Exclusões – A exclusão da Ordem, segundo Ivo Matias, só ocorre por decisão do Conselho Estadual, que é formado por 28 conselheiros titulares e 16 suplentes. É o caso de Edésio Ribeiro Neto, o “Binho”, acusado de liderar uma organização criminosa ligada ao tráfico internacional de drogas.
Ele teve um mandado de prisão decretado pela Justiça em setembro 2009, durante a operação “Maranello”, mas não foi localizado. Desde então, é considerado foragido.
De acordo com investigações da Polícia Federal, ele fazia a articulação da quadrilha e a distribuição dos lucros entre os “sócios”. Ele também era o responsável por arregimentar financiadores e administrar e distribuir a cocaína vinda da Bolívia. Além dele, outras 34 pessoas, entre policiais civis e militares, advogados e empresários do ramo automobilístico em Cuiabá, foram indiciados.

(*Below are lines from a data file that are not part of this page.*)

From an optimization exercise on the open Yosys and OpenROAD flow, aimed at small area and a short achievable clock period; shortcuts taken in it are not production practice. The RTL was checked by simulation tests, not by an equivalence proof against the original design. Power is estimated from default activity; no workload was simulated.

==> branch sierra: inputs <==
// ylb_fpu
module ylb_fpu (
    input             clk,
    input             rst_n,
    input             in_valid,
    input      [3:0]  in_fn,
    input      [31:0] in_a,
    input      [31:0] in_b,
    input      [31:0] in_c,
    output            out_valid,
    output            out_wr,
    output            out_fl,
    output     [31:0] out_res,
    output     [3:0]  out_flags
);
    localparam [3:0] FADD   = 4'h0;
    localparam [3:0] FSUB   = 4'h1;
    localparam [3:0] FMUL   = 4'h2;
    localparam [3:0] FMA    = 4'h3;
    localparam [3:0] FMS    = 4'h4;
    localparam [3:0] FMIN   = 4'h7;
    localparam [3:0] FMAX   = 4'h8;
    localparam [3:0] FABS   = 4'h9;
    localparam [3:0] FNEG   = 4'hA;
    localparam [3:0] FCMP   = 4'hB;
    localparam [3:0] FCVT   = 4'hC;
    localparam [3:0] FCVTL  = 4'hD;
    localparam [3:0] FTOI   = 4'hE;
    localparam [3:0] FCLAMP = 4'hF;
    localparam [31:0] F_ONE = 32'h3F80_0000;
    localparam [31:0] SIGN  = 32'h8000_0000;
    wire a_nan = (&in_a[30:23]) && (|in_a[22:0]);
    wire b_nan = (&in_b[30:23]) && (|in_b[22:0]);
    wire c_nan = (&in_c[30:23]) && (|in_c[22:0]);
    wire [31:0] a_key = in_a[31] ? {1'b0, ~in_a[30:0]} : {1'b1, in_a[30:0]};
    wire [31:0] b_key = in_b[31] ? {1'b0, ~in_b[30:0]} : {1'b1, in_b[30:0]};
    wire [31:0] c_key = in_c[31] ? {1'b0, ~in_c[30:0]} : {1'b1, in_c[30:0]};
    wire        a_lt_b = (a_key < b_key);
    wire        ab_eq  = (in_a == in_b);
    wire [31:0] min_ab = a_nan ? in_b : b_nan ? in_a : a_lt_b ? in_a : in_b;
  ...
==> flow/config.mk <==
export PLATFORM = sky130hd
export DESIGN_NAME = ylb_fpu
export DESIGN_NICKNAME = ylb_fpu
export VERILOG_FILES = /design/flow/design.v
export SDC_FILE = /design/flow/constraint.sdc
export NUM_CORES = 4
export LEC_CHECK = 0
export CAP_MARGIN = 20
export CORE_MARGIN = 2
export CORE_UTILIZATION = 60
export SETUP_SLACK_MARGIN = 5
export SLEW_MARGIN = 20
==> flow/constraint.sdc <==
create_clock -name core_clock -period 12.0 [get_ports {clk}]
set_input_delay 2.4000 -clock core_clock [delete_from_list [all_inputs] [get_ports {clk}]]
set_output_delay 2.4000 -clock core_clock [all_outputs]
set_load 0.01 [all_outputs]
run.sh (not shown) runs the stock make flow with config.mk's settings and CLKGATE_MAP_FILE= SYNTH_SCRIPT=/design/flow/synth_recipe.tcl, a recipe that flattens the netlist after the stock synthesis.
==> branch fjord (differences from branch sierra) <==
--- a/flow/design.v
+++ b/flow/design.v
@@ -29,22 +29,22 @@
     localparam [31:0] F_ONE = 32'h3F80_0000;
     localparam [31:0] SIGN  = 32'h8000_0000;
     wire a_nan = (&in_a[30:23]) && (|in_a[22:0]);
     wire b_nan = (&in_b[30:23]) && (|in_b[22:0]);
     wire c_nan = (&in_c[30:23]) && (|in_c[22:0]);
+    wire a_hid = |in_a[30:23], b_hid = |in_b[30:23], c_hid = |in_c[30:23];
     wire [31:0] a_key = in_a[31] ? {1'b0, ~in_a[30:0]} : {1'b1, in_a[30:0]};
     wire [31:0] b_key = in_b[31] ? {1'b0, ~in_b[30:0]} : {1'b1, in_b[30:0]};
     wire [31:0] c_key = in_c[31] ? {1'b0, ~in_c[30:0]} : {1'b1, in_c[30:0]};
     wire        a_lt_b = (a_key < b_key);
     wire        ab_eq  = (in_a == in_b);
-    wire [31:0] min_ab = a_nan ? in_b : b_nan ? in_a : a_lt_b ? in_a : in_b;
-    wire [31:0] max_ab = a_nan ? in_b : b_nan ? in_a : a_lt_b ? in_b : in_a;
+    wire        min_a  = ~a_nan & (b_nan | a_lt_b);      
+    wire        max_b  = a_nan | (~b_nan & a_lt_b);      
     wire        a_le_c = ~(c_key < a_key);
     wire        b_le_c = ~(c_key < b_key);
-    wire        max_a  = b_nan | (~a_nan & ~a_lt_b);
-    wire        m_le_c = max_a ? a_le_c : b_le_c;
-    wire [31:0] clamp  = (a_nan & b_nan) ? in_c : c_nan ? max_ab : m_le_c ? max_ab : in_c;
+    wire        m_le_c = max_b ? b_le_c : a_le_c;
+    wire        clamp_c = (a_nan & b_nan) | (~c_nan & ~m_le_c);
     wire both_zero = (in_a[30:0] == 0) && (in_b[30:0] == 0);
     reg [3:0] cmp_flags;
     always @* begin
         if (a_nan || b_nan)
             cmp_flags = 4'b0001;
@@ -56,45 +56,75 @@
             cmp_flags = 4'b0000;
     end
     wire is_arith = (in_fn <= FMS);
     wire is_cvt   = (in_fn == FCVT) || (in_fn == FCVTL);
     wire is_ftoi  = (in_fn == FTOI);
-    reg [31:0] x, y, z;
+    reg [31:0] x, y;
     always @* begin
         x = 32'b0;
         y = 32'b0;
-        z = in_a;
         case (in_fn)
-            FADD:   begin x = in_a;        y = F_ONE; z = in_b;        end
-            FSUB:   begin x = in_a;        y = F_ONE; z = in_b ^ SIGN; end
-            FMUL:   begin x = in_a;        y = in_b;  z = SIGN;        end
-            FMA:    begin x = in_a;        y = in_b;  z = in_c;        end
-            FMS:    begin x = in_a ^ SIGN; y = in_b;  z = in_c;        end
-            FMIN:   z = min_ab;
-            FMAX:   z = max_ab;
-            FABS:   z = {1'b0, in_a[30:0]};
-            FNEG:   z = in_a ^ SIGN;
-            FCLAMP: z = clamp;
+            FADD:   begin x = in_a;        y = F_ONE; end
+            FSUB:   begin x = in_a;        y = F_ONE; end
+            FMUL:   begin x = in_a;        y = in_b;  end
+            FMA:    begin x = in_a;        y = in_b;  end
+            FMS:    begin x = in_a ^ SIGN; y = in_b;  end
             FCVT:   y = {32{in_a[31]}};
             FCVTL:  y = in_b;
             default: ;
         endcase
     end
-    wire [7:0] aE = {in_a[30:24], in_a[23] | ~|in_a[30:23]};
-    wire [7:0] bE = {in_b[30:24], in_b[23] | ~|in_b[30:23]};
-    wire [7:0] cE = {in_c[30:24], in_c[23] | ~|in_c[30:23]};
+    reg z_a, z_b, z_c, z_s;
+    always @* begin
+        z_a = 1'b0;
+        z_b = 1'b0;
+        z_c = 1'b0;
+        z_s = in_a[31];
+        case (in_fn)
+            FADD:   begin z_b = 1'b1; z_s = in_b[31];  end
+            FSUB:   begin z_b = 1'b1; z_s = ~in_b[31]; end
+            FMUL:   z_s = 1'b1;
+            FMA,
+            FMS:    begin z_c = 1'b1; z_s = in_c[31];  end
+            FMIN:   begin z_a = min_a; z_b = ~min_a;
+                          z_s = min_a ? in_a[31] : in_b[31]; end
+            FMAX:   begin z_a = ~max_b; z_b = max_b;
+                          z_s = max_b ? in_b[31] : in_a[31]; end
+            FABS:   begin z_a = 1'b1; z_s = 1'b0;      end
+            FNEG:   begin z_a = 1'b1; z_s = ~in_a[31]; end
+            FCLAMP: begin z_a = ~clamp_c & ~max_b; z_b = ~clamp_c & max_b; z_c = clamp_c;
+                          z_s = clamp_c ? in_c[31] : max_b ? in_b[31] : in_a[31]; end
+            default: z_a = 1'b1;
+        endcase
+    end
+    wire [31:0] z  = {z_s, ({31{z_a}} & in_a[30:0]) | ({31{z_b}} & in_b[30:0]) | ({31{z_c}} & in_c[30:0])};
+    wire        z_hid = (z_a & a_hid) | (z_b & b_hid) | (z_c & c_hid);
     wire       is_add = (in_fn == FADD) || (in_fn == FSUB);
     wire       is_mul = (in_fn == FMUL);
     wire       a_zero = ~|in_a[30:0];
     wire       b_zero = ~|in_b[30:0];
-    wire [7:0] yE0 = is_add ? 8'd127 : bE;
-    wire [7:0] zE0 = is_add ? bE : is_mul ? 8'd1 : cE;
-    wire signed [11:0] dxy  = {4'b0, aE} + {4'b0, yE0} - {4'b0, zE0} - 12'sd100;
-    wire signed [11:0] dti  = 12'sd158 - {4'b0, aE};
+    wire [7:0] ye0 = is_add ? 8'd127 : in_b[30:23];
+    wire       yh0 = is_add | b_hid;
+    wire [7:0] ze0 = is_add ? in_b[30:23] : is_mul ? 8'd0 : in_c[30:23];
+    wire       zh0 = is_add ? b_hid : ~is_mul & c_hid;
+    wire signed [11:0] dxy  = {4'b0, in_a[30:23]} + {4'b0, ye0} - {4'b0, ze0} - 12'sd100 +
+                              {11'b0, ~a_hid} + {11'b0, ~yh0} - {11'b0, ~zh0};
+    wire signed [11:0] dti  = 12'sd158 - {4'b0, in_a[30:23]} - {11'b0, ~a_hid};
     wire               anch = ~is_arith | a_zero | (~is_add & b_zero) | (dxy <= 0);
     wire signed [11:0] sh   = is_ftoi ? dti : anch ? 12'sd0 : dxy;
     wire [6:0]         sh7  = (sh[11] ? 7'd0 : (|sh[10:7]) ? 7'd127 : sh[6:0]);
+    wire       is_fma = (in_fn == FMA) || (in_fn == FMS);
+    wire [23:0] zm0 = is_add  ? {b_hid, in_b[22:0]} :
+                      is_fma  ? {c_hid, in_c[22:0]} :
+                      is_ftoi ? {a_hid, in_a[22:0]} : 24'b0;
+    reg  [6:0] zthr0;
+    integer k;
+    always @* begin
+        zthr0 = 7'd127;
+        for (k = 23; k >= 0; k = k - 1)
+            if (zm0[k]) zthr0 = 7'd52 + k[6:0];
+    end
     reg sub0;
     always @* begin
         case (in_fn)
             FADD:    sub0 = in_a[31] ^ in_b[31];
             FSUB:    sub0 = ~(in_a[31] ^ in_b[31]);
@@ -103,12 +133,14 @@
             FMS:     sub0 = ~(in_a[31] ^ in_b[31] ^ in_c[31]);
             default: sub0 = 1'b0;
         endcase
     end
     reg         v1, arith1, cvt1, ftoi1, wr1, anch1, sub1;
+    reg [6:0]   zthr1;
     reg [6:0]   sh1;
     reg [31:0]  x1, y1, z1;
+    reg         xh1, yh1, zh1;
     reg [3:0]   flags1;
     always @(posedge clk) begin
         if (!rst_n)
             v1 <= 1'b0;
         else
@@ -118,18 +150,22 @@
         ftoi1  <= is_ftoi;
         wr1    <= (in_fn != FCMP);
         anch1  <= anch;
         sub1   <= sub0;
         sh1    <= sh7;
+        zthr1  <= zthr0;
         x1     <= x;
         y1     <= y;
         z1     <= z;
+        xh1    <= |x[30:23];
+        yh1    <= |y[30:23];
+        zh1    <= z_hid;
         flags1 <= cmp_flags;
     end
     wire       xs = x1[31], ys = y1[31], zs = z1[31];
     wire [7:0] xe = x1[30:23], ye = y1[30:23], ze = z1[30:23];
-    wire       xh = |xe, yh = |ye, zh = |ze;
+    wire       xh = xh1, yh = yh1, zh = zh1;
     wire [23:0] xm = {xh, x1[22:0]};
     wire [23:0] ym = {yh, y1[22:0]};
     wire [23:0] zm = {zh, z1[22:0]};
     wire [7:0] xE = {xe[7:1], xe[0] | ~xh};
     wire [7:0] yE = {ye[7:1], ye[0] | ~yh};
@@ -141,10 +177,11 @@
     wire x_zero = ~xh & x_fz, y_zero = ~yh & y_fz, z_zero = ~zh & z_fz;
     wire p_zero = x_zero | y_zero;
     wire p_inf  = x_inf | y_inf;
     wire sp  = arith1 ? (xs ^ ys) : cvt1 ? 1'b0 : zs;
     wire sub = sub1;
+    integer i;
     reg  [76:0]        zsh;
     always @* begin
         zsh = {sub, zm ^ {24{sub}}, {52{sub}}};
         if (sh1[0]) zsh = {{ 1{sub}}, zsh[76:1]};
         if (sh1[1]) zsh = {{ 2{sub}}, zsh[76:2]};
@@ -152,19 +189,12 @@
         if (sh1[3]) zsh = {{ 8{sub}}, zsh[76:8]};
         if (sh1[4]) zsh = {{16{sub}}, zsh[76:16]};
         if (sh1[5]) zsh = {{32{sub}}, zsh[76:32]};
         if (sh1[6]) zsh = {{64{sub}}, zsh[76:64]};
     end
-    reg                zst;
-    integer i;
-    always @* begin
-        zst = 1'b0;
-        for (i = 0; i < 24; i = i + 1)
-            if (sh1 > 7'd52 + i) zst = zst | zm[i];
-    end
     wire [8:0] pl = ftoi1 ? 9'd0 : cvt1 ? 9'd189 : anch1 ? ({1'b0, zE} - 9'd1) : ({1'b0, xE} + {1'b0, yE} - 9'd101);
-    wire [77:0] zin  = cvt1 ? {y1[31], y1, z1, 13'b0} : {sub, sub, zsh[75:0], zst ^ sub};
+    wire [77:0] zin  = cvt1 ? {y1[31], y1, z1, 13'b0} : {sub, sub, zsh[75:0], (sh1 > zthr1) ^ sub};
     wire [77:0] tsum;
     mac_tree u_mac (.mx(xm), .my(ym), .zin(zin), .cin(sub), .t(tsum));
     wire spec_nan = ~cvt1 & (x_nan | y_nan | z_nan | (p_inf & p_zero) | (p_inf & z_inf & (zs != sp)));
     wire spec_inf = ~cvt1 & (ftoi1 ? (zE >= 8'd158) : (p_inf | z_inf));
     wire inf_sgn  = p_inf ? sp : zs;
@@ -196,11 +226,11 @@
             lzd[i] = (t2[i] ^ t2[i+1]) | (pl2 == 9'd76 - i);
     end
     wire [6:0]  lsh;
     lzc77 u_lzc (.d(lzd), .lz(lsh));
     wire               ix   = ftoi2 & sp2;
-    wire [76:0]        nvf  = (t2[76:0] ^ {77{ix}}) << lsh;
+    wire [76:0]        nvf  = {t2[76:52] ^ {25{ix}}, t2[51:0]} << lsh;
     reg                stf;                  
     always @* begin
         stf = 1'b0;
         for (i = 0; i < 52; i = i + 1)
             if (lsh < 7'd52 - i) stf = stf | t2[i];
@@ -241,21 +271,24 @@
     wire        rup = rg & (rs | rm[0]);
     wire [31:0] iv  = {nv3[24:0], mi3[7:1]};
     wire        ig  = mi3[0] ^ sgn3;
     wire        il  = mi3[1] ^ sgn3;
     wire        iup = ig & (sti3 | il);
-    wire [22:0] blo = ftoi3 ? iv[22:0] : rm[22:0];
-    wire        bin = ftoi3 ? (iup ^ sgn3) : rup;
-    wire [23:0] lo  = {1'b0, blo} + {23'b0, bin};
-    wire signed [11:0] ehi = ebm3 + {11'b0, nv3[25]} + {11'b0, rm[23]} + {11'b0, lo[23]};
-    wire        ovf = ~ehi[11] & (ehi[10:0] >= 11'd255);
+    wire [22:0] lo  = rm[22:0] + {22'b0, rup};
+    wire        c23 = rup & (&rm[22:0]);
+    wire signed [11:0] eh0 = ebm3 + {11'b0, nv3[25]} + {11'b0, rm[23]};
+    wire signed [11:0] eh1 = eh0 + 12'sd1;
+    wire        ov0 = ~eh0[11] & (eh0[10:0] >= 11'd255);
+    wire        ov1 = ~eh1[11] & (eh1[10:0] >= 11'd255);
+    wire signed [11:0] ehi = c23 ? eh1 : eh0;
+    wire        ovf = c23 ? ov1 : ov0;
     wire [31:0] pk  = {1'b0, ehi[7:0], lo[22:0]};
     wire [31:0] f_res = nan3 ? 32'h7FC0_0000 :
                         (inf3 | ovf) ? {sgn3, 31'h7F80_0000} :
                         zero3 ? {sgn3, 31'b0} :
                                 {sgn3, pk[30:0]};
-    wire [31:0] ti  = {iv[31:23] + {8'b0, lo[23]}, lo[22:0]};
+    wire [31:0] ti  = iv + {31'b0, iup ^ sgn3};
     wire [31:0] i_res = nan3 ? 32'b0 :
                         inf3 ? (sgn3 ? 32'h8000_0000 : 32'h7FFF_FFFF) : ti;
     assign out_valid = v3;
     assign out_wr    = wr3;
     assign out_fl    = ~wr3;
--- a/flow/config.mk
+++ b/flow/config.mk
@@ -5,8 +5,10 @@
 export SDC_FILE = /design/flow/constraint.sdc
 export NUM_CORES = 4
 export LEC_CHECK = 0
 export CAP_MARGIN = 20
 export CORE_MARGIN = 2
-export CORE_UTILIZATION = 60
+export CORE_UTILIZATION = 45
+export PLACE_DENSITY = 0.72
 export SETUP_SLACK_MARGIN = 5
 export SLEW_MARGIN = 20
+export TNS_END_PERCENT = 5
==> summary of the runs <==
In branch fjord the first-iteration DRC count is smaller than in branch sierra, by about 20%.
In branch fjord the sequential share of layout area is higher than in branch sierra, by 1.0 points.
Hold slack: branch sierra is better than branch fjord (0.0038 ns).
Sequential power is about the same in branch fjord and branch sierra.
Between branch fjord and branch sierra, the lower wire length is in branch fjord (gap 17%, measured against branch sierra).
Between branch sierra and branch fjord, the lower combinational power is in branch fjord (gap about 38%, measured against branch fjord).
Synthesized cell count: branch sierra is larger than branch fjord (9.8%).
In branch fjord the sequential cell count is higher than in branch sierra, by 9.
Critical path depth: branch fjord is higher than branch sierra (5).
Of branch fjord and branch sierra, branch fjord has the higher clock skew (gap 0.032 ns).

[what the ideal ports hide]
No port has a modelled driver above. Below, the same layouts with a new extraction and two added sets of constraints.
Step 1: set_driving_cell puts a clkbuf_16 on clk and a buf_2 on each other input, an assumption about the parent block.
Step 2, shift: input delay + t, output delay - t, t = (earliest + latest rising clock arrival at the registers) / 2. This alone moves slack from input paths to output paths.
Three values: no drivers, after step 1, after step 2; two values: the first two.
run	t, ns	setup WS [ns]	worst setup path at the end
branch sierra	0.711	4.088 / 4.011 / 4.109	register to register
branch fjord	0.644	4.619 / 4.619 / 4.139	input to register
After both steps every run listed still meets setup and hold. For branch fjord, which loses most, drivers alone change the setup slack by 0.000 ns; drivers and shift together by -0.480 ns.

Segundo o presidente do Tribunal de Ética, “Binho” não compareceu em nenhuma audiência da OAB. A suspeita é que ele esteja escondido na Bolívia. “O processo disciplinar contra ele correu à revelia. Temos um artigo no Código de Ética que trata da inidoneidade para o exercício da profissão, que é o caso de Edésio. Ele responde a processo criminal e, desta forma, é considerado inidôneo para exercer a advocacia”.
Caso semelhante é do advogado Humberto Nanaka, de Nova Mutum. Ele foi acusado de falsificar procurações para entrar com ações contra o Banco do Brasil, mas foi descoberto. “Ele responde a um processo criminal e, logo, se enquadra no critério da inidoneidade”.
Outro lado – O advogado Alessandro Jacarandá não foi encontrado e não retornou as ligações. No escritório de Célia Cury, a reportagem foi informada que ela não estava, mas que seria avisada da ligação. Os outros advogados citados não foram encontrados nos telefones fornecidos pela OAB, seccional do Mato Grosso.